People didn’t know they needed an iPhone, fitness trackers, or blind spot warning systems, until they were invented by someone. The rewards to those who were able to guess the mood of enough consumers are sufficient to make them rich. This promotes innovation and enriches consumers’ lives by much more than any financial rewards to the innovators themselves.

In a free market economy, economic judgments are made by consumers, not governments.

So when a business goes bust it frees up resources that are redeployed to the production of things society actually wants, instead of things that it doesn’t.

 

Free markets are more flexible

Looking at how the UK and Japan each rebuilt their economies after the Second World War is a great example of the benefits of a free market.

In the 1970s, the UK government chose to push and subsidize the coal and steel industries. Japan, on the other hand, chose consumer electronics, like camcorders, VCRs, etc. Both governments took the same approach – directing their country’s economic focus with top-down decisions, and thus overpowering a free market – but with different industries.

In the years to come, the UK’s economy was quite sluggish, while Japan’s was roaring. Japan was considered a model example of how to run a national economy. And it certainly outshone the UK – for a certain period of time.

But Japan basically got lucky, picking the right industry at the right time. By the end of the 1980s, they were stuck selling merchandise in Radio Shack, Comp USA, and Circuit City. And throughout the ‘90s, the Japanese economy was left in the dust.

The UK, on the other hand, moved to a free market economy under Prime Minister Margaret Thatcher in the 1980s. This brought increased innovation and renewed growth, allowing the UK to pivot away from coal and steel into more prosperous industries at the time.

Ultimately, government-directed economies are never strong for extended periods.

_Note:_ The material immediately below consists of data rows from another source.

Background: an optimization exercise with open tools, aiming at small area, a short achievable clock period and few clock cycles per item. Do not read the settings as production practice. No functional check of the RTL was part of this run.

## flow/run.sh

```bash
#!/bin/bash
# Layout flow: the standard ORFS flow (standard.sh, unchanged, with
# the standard flow's config.mk and SDC), with two settings on make's command line:
#  - the port buffers that the flow puts on every input and output are
#    sky130_fd_sc_hd__buf_1 rather than the delay buffer it picks by default.
# make's full output goes to standard_flow.log here; ORFS keeps each step's
# log under orfs/logs.
set -euo pipefail
bash standard.sh SETUP_SLACK_MARGIN=10 "BUFFER_PORTS_ARGS=-buffer_cell sky130_fd_sc_hd__buf_1" > standard_flow.log 2>&1
```

## standard.sh

```bash
#!/bin/bash
# synth_recipe.tcl (not shown) runs the flow's synth.tcl, then flattens the netlist and writes it again
# the make line also repeats each setting of config.mk as NAME=value (left out here)
make -C /OpenROAD-flow-scripts/flow DESIGN_CONFIG=/design/flow/config.mk WORK_HOME=/design/flow/orfs CLKGATE_MAP_FILE= SYNTH_SCRIPT=/design/flow/synth_recipe.tcl "${@:-finish}"
```

## config.mk

```make
export PLATFORM = sky130hd
export DESIGN_NAME = sha256_core
export DESIGN_NICKNAME = sha256_core
export VERILOG_FILES = /design/flow/design.v
export SDC_FILE = /design/flow/constraint.sdc
export NUM_CORES = 4
export LEC_CHECK = 0
export CAP_MARGIN = 20
export CORE_MARGIN = 2
export CORE_UTILIZATION = 40
export SLEW_MARGIN = 20
```

## constraint.sdc

```tcl
create_clock -name core_clock -period 15.0 [get_ports {clk}]
set_input_delay 3.0000 -clock core_clock [delete_from_list [all_inputs] [get_ports {clk}]]
set_output_delay 3.0000 -clock core_clock [all_outputs]
set_load 0.01 [all_outputs]
```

Free market economies, on the other hand, can react to changes much faster by fostering innovation and technological advancements. 

 

A free market means freedom of choice

When governments restrict free markets with regulations, it’s people that lose out the most. By destroying competition, they’re also destroying freedom of choice. Nobody wants a situation where some government agency or benevolent dictator matches workers with jobs, suppliers with retailers, and retailers with customers.

If you think about the services you use in which you have the least choice, such as a public transport network or a healthcare system, those are usually the ones that are the most broken. They’re also the services that suffer from the greatest amount of government intervention. If you want low prices and high quality, it’s always better to keep governments out of the way and let free markets work.

Freedom of choice is best secured by allowing true freedom for both entrepreneurs and consumers. Entrepreneurs are at the helm and steer the ship, but they’re still obeying the orders of the captain – the consumers.

 

The future needs a free market

In the past two generations alone, free market economics has lifted billions of people worldwide out of poverty. It has brought consumers an incredible variety of products and new technology. It has rewarded talented people for the kind of talents that dictators would never have even thought to exploit.

So as policy makers determine how best to reopen the economy without making the pandemic worse, businesses should focus on creating solutions that will fix the problems the average person is facing. Wasteful government spending has exacerbated the problems we’re currently facing, and we shouldn’t need to depend on the government to pull the strings of a full financial recovery.

It’s clear that government-directed economies do not thrive for long, but free market economies do. Let’s hope our government understands this.